The strengths of our study are the design of a randomised controlled trial to evaluate the performance of a pharmaceutical care program to improve clinical results in patients with type 2 diabetes and the measurement of diverse surrogate outcomes in the primary health care system of a developing country. We also described the impact of this program on the reduction of drug-related problems, the identification of needs for additional therapy and the introduction of new medications.

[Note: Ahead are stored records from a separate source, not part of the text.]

===== config.mk =====
export PLATFORM = sky130hd
export DESIGN_NAME = line_raster_engine
export DESIGN_NICKNAME = d
export VERILOG_FILES = /design/src/rtl/line_raster_engine.sv
export SDC_FILE = /design/constraint.sdc
export NUM_CORES = 1
export LEC_CHECK = 0
export BUFFER_PORTS_ARGS = -buffer_cell sky130_fd_sc_hd__buf_2
export CORE_MARGIN = 1
export CORE_UTILIZATION = 55
export DETAILED_ROUTE_END_ITERATION = 6
export PLACE_DENSITY = 0.75
export SLEW_MARGIN = 0
export SYNTH_ARGS = -nofsm -noshare
export SYNTH_HDL_FRONTEND = slang
export SYNTH_SLANG_ARGS = --single-unit
export TNS_END_PERCENT = 50

===== constraint.sdc =====
create_clock -name clk -period 9.5 [get_ports clk]
set_clock_uncertainty 0.1 [all_clocks]
set_input_delay 0.95 -clock clk [delete_from_list [all_inputs] [get_ports clk]]
set_output_delay 0.95 -clock clk [all_outputs]
set_load 0.02 [all_outputs]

There are some limitations to be mentioned. First, we examined surrogate outcomes instead of endpoint outcomes. Investigations specially designed to study the role of a pharmaceutical care program on endpoint outcomes would better explain the real impact of this intervention on type 2 diabetes patient care. Second, in respect to participant loss, the small sample size may explain the non-significant difference between groups and such difference could not be trivial in large randomised clinical trials. Third, the study was relatively short to allow the inference that the improvement of biochemical levels and blood pressure would be intensified or maintained longer. Additionally, as the control group participants had access to laboratory results at baseline, they may have improved self-care and sought medical attention, which could minimise the effect of the intervention provided in this study. Regarding data collection, it cannot be assumed that there was strong and significant concordance between pharmacists and pharmacy students in the measurements. Finally, our observations could not be generalised to the Brazilian public health system as a whole because the number of pharmacists who perform pharmaceutical care is still small, and these professionals are not specifically qualified for patient follow-up.

Conclusion

In conclusion, this study suggests that a pharmaceutical care program may provide important contributions to reduce haemoglobin A1C levels in type 2 diabetes patients. Moreover, the promotion of the rational use of drugs may be better achieved in the context of pharmaceutical care programs. Patient-centred actions in primary care could be an important strategy to improve the quality of healthcare provided by the Brazilian public health system.